• Work item: Your answer should consist only of the lines below from the one with "worst min-delay path: 0.36" through the one with "timing repair buffer | 17 | 162.7", copied exactly.

• Exercise materials:
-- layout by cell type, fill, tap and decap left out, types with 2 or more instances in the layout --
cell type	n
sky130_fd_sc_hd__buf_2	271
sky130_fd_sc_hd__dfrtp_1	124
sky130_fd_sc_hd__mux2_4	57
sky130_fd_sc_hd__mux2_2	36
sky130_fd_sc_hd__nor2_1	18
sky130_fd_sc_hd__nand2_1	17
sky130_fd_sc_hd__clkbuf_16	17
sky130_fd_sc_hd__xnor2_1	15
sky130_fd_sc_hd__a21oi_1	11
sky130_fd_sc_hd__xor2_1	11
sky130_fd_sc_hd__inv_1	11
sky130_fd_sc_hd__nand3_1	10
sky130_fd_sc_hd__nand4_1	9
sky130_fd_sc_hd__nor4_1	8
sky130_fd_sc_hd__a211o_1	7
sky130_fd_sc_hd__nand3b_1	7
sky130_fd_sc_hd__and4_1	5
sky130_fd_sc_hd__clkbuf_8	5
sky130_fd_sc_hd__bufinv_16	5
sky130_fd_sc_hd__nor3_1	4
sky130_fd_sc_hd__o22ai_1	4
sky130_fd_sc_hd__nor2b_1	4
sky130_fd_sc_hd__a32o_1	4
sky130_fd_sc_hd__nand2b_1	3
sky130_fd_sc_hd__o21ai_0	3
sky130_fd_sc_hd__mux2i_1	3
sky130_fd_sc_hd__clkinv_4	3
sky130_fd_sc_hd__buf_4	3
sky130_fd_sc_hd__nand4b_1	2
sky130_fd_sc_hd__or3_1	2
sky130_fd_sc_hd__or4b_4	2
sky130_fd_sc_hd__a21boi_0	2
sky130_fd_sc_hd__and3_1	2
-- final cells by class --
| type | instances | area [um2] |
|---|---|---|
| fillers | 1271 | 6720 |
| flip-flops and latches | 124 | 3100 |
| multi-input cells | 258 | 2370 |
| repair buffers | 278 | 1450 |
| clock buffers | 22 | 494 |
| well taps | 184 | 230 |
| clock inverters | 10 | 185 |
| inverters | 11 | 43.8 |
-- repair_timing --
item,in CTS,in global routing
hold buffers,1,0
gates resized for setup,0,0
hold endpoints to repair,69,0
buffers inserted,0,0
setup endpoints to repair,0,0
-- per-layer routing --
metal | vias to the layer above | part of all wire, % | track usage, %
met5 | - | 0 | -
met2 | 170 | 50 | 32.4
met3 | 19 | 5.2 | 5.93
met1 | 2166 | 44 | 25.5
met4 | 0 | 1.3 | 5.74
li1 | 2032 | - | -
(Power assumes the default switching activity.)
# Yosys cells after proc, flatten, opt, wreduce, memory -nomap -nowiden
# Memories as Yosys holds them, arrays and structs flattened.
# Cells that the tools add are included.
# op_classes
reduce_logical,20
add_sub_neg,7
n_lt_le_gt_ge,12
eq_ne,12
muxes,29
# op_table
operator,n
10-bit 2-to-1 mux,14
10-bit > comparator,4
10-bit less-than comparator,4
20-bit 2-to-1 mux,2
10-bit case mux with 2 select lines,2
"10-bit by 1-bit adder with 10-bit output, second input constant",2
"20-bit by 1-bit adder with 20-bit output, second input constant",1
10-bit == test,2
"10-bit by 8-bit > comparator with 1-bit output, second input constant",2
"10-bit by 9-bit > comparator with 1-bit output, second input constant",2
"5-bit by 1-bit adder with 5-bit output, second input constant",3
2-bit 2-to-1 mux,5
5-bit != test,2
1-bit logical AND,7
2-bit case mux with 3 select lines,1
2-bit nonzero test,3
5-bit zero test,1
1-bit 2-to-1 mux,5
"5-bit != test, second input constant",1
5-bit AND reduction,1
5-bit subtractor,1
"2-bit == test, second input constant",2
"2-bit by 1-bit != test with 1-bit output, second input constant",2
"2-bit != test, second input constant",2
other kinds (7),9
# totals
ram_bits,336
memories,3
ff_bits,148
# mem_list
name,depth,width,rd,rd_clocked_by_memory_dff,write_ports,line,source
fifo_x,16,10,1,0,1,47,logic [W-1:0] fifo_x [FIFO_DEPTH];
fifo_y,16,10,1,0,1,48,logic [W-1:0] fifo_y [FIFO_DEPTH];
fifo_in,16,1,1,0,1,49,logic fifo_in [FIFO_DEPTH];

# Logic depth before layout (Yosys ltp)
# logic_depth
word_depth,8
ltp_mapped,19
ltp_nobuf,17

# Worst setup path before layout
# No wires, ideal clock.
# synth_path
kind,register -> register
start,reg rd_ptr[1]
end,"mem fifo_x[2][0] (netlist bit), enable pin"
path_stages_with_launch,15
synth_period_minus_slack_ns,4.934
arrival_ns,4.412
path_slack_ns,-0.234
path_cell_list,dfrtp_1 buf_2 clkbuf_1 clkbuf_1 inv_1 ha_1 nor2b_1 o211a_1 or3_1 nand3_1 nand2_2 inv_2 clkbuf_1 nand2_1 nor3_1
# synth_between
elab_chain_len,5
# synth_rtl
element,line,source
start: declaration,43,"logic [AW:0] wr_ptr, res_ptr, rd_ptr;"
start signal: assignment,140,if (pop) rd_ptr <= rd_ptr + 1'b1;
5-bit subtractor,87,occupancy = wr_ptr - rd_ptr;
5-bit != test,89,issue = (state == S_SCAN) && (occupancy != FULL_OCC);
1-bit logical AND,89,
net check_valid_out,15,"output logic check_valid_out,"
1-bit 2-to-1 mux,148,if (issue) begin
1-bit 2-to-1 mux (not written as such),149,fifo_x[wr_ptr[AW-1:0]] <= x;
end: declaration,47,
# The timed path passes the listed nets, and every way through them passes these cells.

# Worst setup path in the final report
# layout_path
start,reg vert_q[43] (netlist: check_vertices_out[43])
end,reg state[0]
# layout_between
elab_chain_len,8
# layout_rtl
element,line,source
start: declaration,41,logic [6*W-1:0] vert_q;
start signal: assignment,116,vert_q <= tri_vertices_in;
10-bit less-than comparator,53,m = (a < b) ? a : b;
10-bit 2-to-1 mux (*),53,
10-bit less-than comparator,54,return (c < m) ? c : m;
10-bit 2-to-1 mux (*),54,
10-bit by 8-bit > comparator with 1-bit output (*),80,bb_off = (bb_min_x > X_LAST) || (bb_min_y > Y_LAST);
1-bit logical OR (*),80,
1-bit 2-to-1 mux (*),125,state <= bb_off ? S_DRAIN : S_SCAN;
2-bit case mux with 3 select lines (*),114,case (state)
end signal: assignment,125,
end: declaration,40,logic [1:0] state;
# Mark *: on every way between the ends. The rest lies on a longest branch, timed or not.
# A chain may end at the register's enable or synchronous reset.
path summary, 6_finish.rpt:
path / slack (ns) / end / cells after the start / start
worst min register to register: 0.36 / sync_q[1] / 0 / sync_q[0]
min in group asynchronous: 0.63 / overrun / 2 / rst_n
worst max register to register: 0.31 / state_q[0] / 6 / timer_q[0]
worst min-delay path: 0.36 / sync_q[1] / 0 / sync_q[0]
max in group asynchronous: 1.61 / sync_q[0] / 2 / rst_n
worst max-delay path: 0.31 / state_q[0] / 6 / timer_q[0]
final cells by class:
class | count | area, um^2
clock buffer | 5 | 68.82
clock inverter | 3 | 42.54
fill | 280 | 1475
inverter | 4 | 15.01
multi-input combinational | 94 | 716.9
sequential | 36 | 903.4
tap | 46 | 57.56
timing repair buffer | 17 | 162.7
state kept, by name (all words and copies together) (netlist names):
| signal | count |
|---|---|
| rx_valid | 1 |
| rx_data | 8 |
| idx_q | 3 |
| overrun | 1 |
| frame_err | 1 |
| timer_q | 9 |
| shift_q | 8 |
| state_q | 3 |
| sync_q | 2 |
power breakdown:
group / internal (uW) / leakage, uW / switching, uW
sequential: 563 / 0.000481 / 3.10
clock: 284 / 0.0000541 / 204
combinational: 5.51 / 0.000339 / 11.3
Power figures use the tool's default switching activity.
<file path="src/rtl/gdp_pkg.sv">
// gdp_pkg: shared defaults, derived widths and saturation helpers for the
// streaming Gaussian distance scorer (gdp_stream and gdp_sat_acc).
//   DEF_DW / DEF_ACC_W / DEF_SCALE_SHIFT : default parameter values
//   DIFF_W / SQ_W / PROD_W               : derived widths for the defaults
//   sat_u / sat_s                        : unsigned / signed clamps to w bits
// The clamps work on a fixed SAT_W-bit container so one helper serves every
// width; callers extend into SAT_W and truncate the result back.
package gdp_pkg;

    localparam int unsigned DEF_DW          = 16;
    localparam int unsigned DEF_ACC_W       = 32;
    localparam int unsigned DEF_SCALE_SHIFT = 8;

    localparam int unsigned DIFF_W = DEF_DW + 1;
    localparam int unsigned SQ_W   = 2 * DEF_DW + 1;
    localparam int unsigned PROD_W = 3 * DEF_DW + 1;

    localparam int unsigned SAT_W = 128;

    // Clamp an unsigned value to [0, 2^w - 1].
    function automatic logic [SAT_W-1:0] sat_u(input logic [SAT_W-1:0] v,
                                               input int unsigned    w);
        logic [SAT_W-1:0] hi;
        hi = (SAT_W'(1) << w) - SAT_W'(1);
        return (v > hi) ? hi : v;
    endfunction

    // Clamp a signed value to [-2^(w-1), 2^(w-1) - 1].
    function automatic logic signed [SAT_W-1:0] sat_s(input logic signed [SAT_W-1:0] v,
                                                      input int unsigned           w);
        logic signed [SAT_W-1:0] hi;
        logic signed [SAT_W-1:0] lo;
        hi = (SAT_W'(1) << (w - 1)) - SAT_W'(1);
        lo = ~hi;
        if (v > hi) begin
            return hi;
        end
        if (v < lo) begin
            return lo;
        end
        return v;
    endfunction

endpackage

</file>
<file path="src/rtl/gdp_sat_acc.sv">
// gdp_sat_acc: saturating accumulator stage of gdp_stream.
//   clk, reset      : clock, synchronous active-low reset (clears acc)
//   en              : pipeline advance enable; acc holds when low
//   in_valid        : beat valid; bubbles leave acc untouched
//   in_first        : restart accumulation with p instead of adding
//   p               : unsigned term to accumulate
//   acc             : registered accumulator, saturates at 2^ACC_W - 1
//   sat             : (GDP_OVERFLOW_FLAG_EN only) this beat's add saturated
module gdp_sat_acc
    import gdp_pkg::*;
#(
    parameter int unsigned ACC_W = DEF_ACC_W
) (
    input  logic             clk,
    input  logic             reset,
    input  logic             en,
    input  logic             in_valid,
    input  logic             in_first,
    input  logic [ACC_W-1:0] p,
`ifdef GDP_OVERFLOW_FLAG_EN
    output logic             sat,
`endif
    output logic [ACC_W-1:0] acc
);

    logic [ACC_W-1:0] acc_q;
    logic [ACC_W-1:0] acc_d;
    logic [ACC_W:0]   sum;

    always_comb begin
        sum   = {1'b0, acc_q} + {1'b0, p};
        acc_d = acc_q;
        if (en && in_valid) begin
            acc_d = in_first ? p : ACC_W'(sat_u(SAT_W'(sum), ACC_W));
        end
    end

`ifdef GDP_OVERFLOW_FLAG_EN
    assign sat = en && in_valid && !in_first && sum[ACC_W];
`endif

    always_ff @(posedge clk) begin
        if (!reset) begin
            acc_q <= '0;
        end else begin
            acc_q <= acc_d;
        end
    end

    assign acc = acc_q;

endmodule

</file>
<file path="src/rtl/gdp_stream.sv">
// gdp_stream: streaming Gaussian distance scorer, ln_p = k - sum((x-mean)^2*omega >> SCALE_SHIFT).
//   clk, reset          : clock, synchronous active-low reset
//   in_valid/in_ready   : component beat handshake
//   in_first/in_last    : vector delimiters; k is sampled on the first beat
//   x, mean             : signed DW-bit components
//   omega               : unsigned DW-bit weight
//   k                   : signed DW-bit state constant
//   out_valid/out_ready : result handshake; result holds until accepted
//   ln_p                : signed DW-bit saturated score
//   ovf                 : sticky per-vector saturation flag, present only
//                         when GDP_OVERFLOW_FLAG_EN is defined
// Five stages: S1 diff, S2 square, S3 scale, S4 accumulate, S5 result.
// One global enable freezes every stage while a result is stalled.
module gdp_stream
    import gdp_pkg::*;
#(
    parameter int unsigned DW          = DEF_DW,
    parameter int unsigned ACC_W       = DEF_ACC_W,
    parameter int unsigned SCALE_SHIFT = DEF_SCALE_SHIFT
) (
    input  logic          clk,
    input  logic          reset,
    input  logic          in_valid,
    output logic          in_ready,
    input  logic          in_first,
    input  logic          in_last,
    input  logic [DW-1:0] x,
    input  logic [DW-1:0] mean,
    input  logic [DW-1:0] omega,
    input  logic [DW-1:0] k,
    output logic          out_valid,
    input  logic          out_ready,
`ifdef GDP_OVERFLOW_FLAG_EN
    output logic          ovf,
`endif
    output logic [DW-1:0] ln_p
);

    localparam int unsigned L_DIFF_W = DW + 1;
    localparam int unsigned L_SQ_W   = 2 * DW + 1;
    localparam int unsigned L_PROD_W = 3 * DW + 1;

    logic en;

    // k travels with each beat so back-to-back vectors keep their own k.
    logic                       s1_valid_q, s1_valid_d, s1_first_q, s1_first_d, s1_last_q, s1_last_d;
    logic signed [L_DIFF_W-1:0] s1_diff_q, s1_diff_d;
    logic [DW-1:0]              s1_omega_q, s1_omega_d, s1_k_q, s1_k_d;

    logic                       s2_valid_q, s2_valid_d, s2_first_q, s2_first_d, s2_last_q, s2_last_d;
    logic [L_SQ_W-1:0]          s2_sq_q, s2_sq_d;
    logic [DW-1:0]              s2_omega_q, s2_omega_d, s2_k_q, s2_k_d;
    logic signed [2*L_DIFF_W-1:0] sq_full;

    logic                       s3_valid_q, s3_valid_d, s3_first_q, s3_first_d, s3_last_q, s3_last_d;
    logic [ACC_W-1:0]           s3_p_q, s3_p_d;
    logic [DW-1:0]              s3_k_q, s3_k_d;
    logic [L_PROD_W-1:0]        prod;
    logic [SAT_W-1:0]           p_wide;

    logic                       s4_valid_q, s4_valid_d, s4_last_q, s4_last_d;
    logic [DW-1:0]              s4_k_q, s4_k_d;
    logic [ACC_W-1:0]           acc;

    logic                       out_valid_q, out_valid_d;
    logic [DW-1:0]              ln_p_q, ln_p_d;
    logic signed [ACC_W:0]      d5;
    logic signed [SAT_W-1:0]    d5_sat;

`ifdef GDP_OVERFLOW_FLAG_EN
    logic s3_sat_q, s3_sat_d, s4_ovf_q, s4_ovf_d, ovf_q, ovf_d, acc_sat;
`endif

    assign en       = !(out_valid_q && !out_ready);
    assign in_ready = en;

    // S1: difference; k latched only on a valid first beat.
    always_comb begin
        s1_valid_d = s1_valid_q;
        s1_first_d = s1_first_q;
        s1_last_d  = s1_last_q;
        s1_diff_d  = s1_diff_q;
        s1_omega_d = s1_omega_q;
        s1_k_d     = s1_k_q;
        if (en) begin
            s1_valid_d = in_valid;
            s1_first_d = in_valid && in_first;
            s1_last_d  = in_valid && in_last;
            s1_diff_d  = $signed({x[DW-1], x}) - $signed({mean[DW-1], mean});
            s1_omega_d = omega;
            if (in_valid && in_first) begin
                s1_k_d = k;
            end
        end
    end

    // S2: square (always non-negative, fits in L_SQ_W).
    always_comb begin
        sq_full    = s1_diff_q * s1_diff_q;
        s2_valid_d = s2_valid_q;
        s2_first_d = s2_first_q;
        s2_last_d  = s2_last_q;
        s2_sq_d    = s2_sq_q;
        s2_omega_d = s2_omega_q;
        s2_k_d     = s2_k_q;
        if (en) begin
            s2_valid_d = s1_valid_q;
            s2_first_d = s1_first_q;
            s2_last_d  = s1_last_q;
            s2_sq_d    = L_SQ_W'($unsigned(sq_full));
            s2_omega_d = s1_omega_q;
            s2_k_d     = s1_k_q;
        end
    end

    // S3: weight, scale and clamp to the accumulator width.
    always_comb begin
        prod       = L_PROD_W'(s2_sq_q) * L_PROD_W'(s2_omega_q);
        p_wide     = sat_u(SAT_W'(prod >> SCALE_SHIFT), ACC_W);
        s3_valid_d = s3_valid_q;
        s3_first_d = s3_first_q;
        s3_last_d  = s3_last_q;
        s3_p_d     = s3_p_q;
        s3_k_d     = s3_k_q;
`ifdef GDP_OVERFLOW_FLAG_EN
        s3_sat_d   = s3_sat_q;
`endif
        if (en) begin
            s3_valid_d = s2_valid_q;
            s3_first_d = s2_first_q;
            s3_last_d  = s2_last_q;
            s3_p_d     = ACC_W'(p_wide);
            s3_k_d     = s2_k_q;
`ifdef GDP_OVERFLOW_FLAG_EN
            s3_sat_d   = s2_valid_q && (p_wide != SAT_W'(prod >> SCALE_SHIFT));
`endif
        end
    end

    // S4: accumulator plus the beat's side-band.
    gdp_sat_acc #(
        .ACC_W (ACC_W)
    ) u_acc (
        .clk      (clk),
        .reset    (reset),
        .en       (en),
        .in_valid (s3_valid_q),
        .in_first (s3_first_q),
        .p        (s3_p_q),
`ifdef GDP_OVERFLOW_FLAG_EN
        .sat      (acc_sat),
`endif
        .acc      (acc)
    );

    always_comb begin
        s4_valid_d = s4_valid_q;
        s4_last_d  = s4_last_q;
        s4_k_d     = s4_k_q;
`ifdef GDP_OVERFLOW_FLAG_EN
        s4_ovf_d   = s4_ovf_q;
`endif
        if (en) begin
            s4_valid_d = s3_valid_q;
            s4_last_d  = s3_last_q;
            s4_k_d     = s3_k_q;
`ifdef GDP_OVERFLOW_FLAG_EN
            if (s3_valid_q) begin
                s4_ovf_d = (s3_first_q ? 1'b0 : s4_ovf_q) | s3_sat_q | acc_sat;
            end
`endif
        end
    end

    // S5: result register; a new result may load in the handshake cycle.
    always_comb begin
        d5          = (ACC_W + 1)'($signed(s4_k_q)) - $signed({1'b0, acc});
        d5_sat      = sat_s(SAT_W'(d5), DW);
        out_valid_d = out_valid_q;
        ln_p_d      = ln_p_q;
`ifdef GDP_OVERFLOW_FLAG_EN
        ovf_d       = ovf_q;
`endif
        if (en) begin
            out_valid_d = s4_valid_q && s4_last_q;
            if (s4_valid_q && s4_last_q) begin
                ln_p_d = DW'(d5_sat);
`ifdef GDP_OVERFLOW_FLAG_EN
                ovf_d  = s4_ovf_q | (d5_sat != SAT_W'(d5));
`endif
            end
        end
    end

    always_ff @(posedge clk) begin
        if (!reset) begin
            s1_valid_q  <= 1'b0;
            s1_first_q  <= 1'b0;
            s1_last_q   <= 1'b0;
            s1_diff_q   <= '0;
            s1_omega_q  <= '0;
            s1_k_q      <= '0;
            s2_valid_q  <= 1'b0;
            s2_first_q  <= 1'b0;
            s2_last_q   <= 1'b0;
            s2_sq_q     <= '0;
            s2_omega_q  <= '0;
            s2_k_q      <= '0;
            s3_valid_q  <= 1'b0;
            s3_first_q  <= 1'b0;
            s3_last_q   <= 1'b0;
            s3_p_q      <= '0;
            s3_k_q      <= '0;
            s4_valid_q  <= 1'b0;
            s4_last_q   <= 1'b0;
            s4_k_q      <= '0;
            out_valid_q <= 1'b0;
            ln_p_q      <= '0;
`ifdef GDP_OVERFLOW_FLAG_EN
            s3_sat_q    <= 1'b0;
            s4_ovf_q    <= 1'b0;
            ovf_q       <= 1'b0;
`endif
        end else begin
            s1_valid_q  <= s1_valid_d;
            s1_first_q  <= s1_first_d;
            s1_last_q   <= s1_last_d;
            s1_diff_q   <= s1_diff_d;
            s1_omega_q  <= s1_omega_d;
            s1_k_q      <= s1_k_d;
            s2_valid_q  <= s2_valid_d;
            s2_first_q  <= s2_first_d;
            s2_last_q   <= s2_last_d;
            s2_sq_q     <= s2_sq_d;
            s2_omega_q  <= s2_omega_d;
            s2_k_q      <= s2_k_d;
            s3_valid_q  <= s3_valid_d;
            s3_first_q  <= s3_first_d;
            s3_last_q   <= s3_last_d;
            s3_p_q      <= s3_p_d;
            s3_k_q      <= s3_k_d;
            s4_valid_q  <= s4_valid_d;
            s4_last_q   <= s4_last_d;
            s4_k_q      <= s4_k_d;
            out_valid_q <= out_valid_d;
            ln_p_q      <= ln_p_d;
`ifdef GDP_OVERFLOW_FLAG_EN
            s3_sat_q    <= s3_sat_d;
            s4_ovf_q    <= s4_ovf_d;
            ovf_q       <= ovf_d;
`endif
        end
    end

    assign out_valid = out_valid_q;
    assign ln_p      = ln_p_q;
`ifdef GDP_OVERFLOW_FLAG_EN
    assign ovf       = ovf_q;
`endif

endmodule

</file>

• Solution for this exercise:
worst min-delay path: 0.36 / sync_q[1] / 0 / sync_q[0]
max in group asynchronous: 1.61 / sync_q[0] / 2 / rst_n
worst max-delay path: 0.31 / state_q[0] / 6 / timer_q[0]
final cells by class:
class | count | area, um^2
clock buffer | 5 | 68.82
clock inverter | 3 | 42.54
fill | 280 | 1475
inverter | 4 | 15.01
multi-input combinational | 94 | 716.9
sequential | 36 | 903.4
tap | 46 | 57.56
timing repair buffer | 17 | 162.7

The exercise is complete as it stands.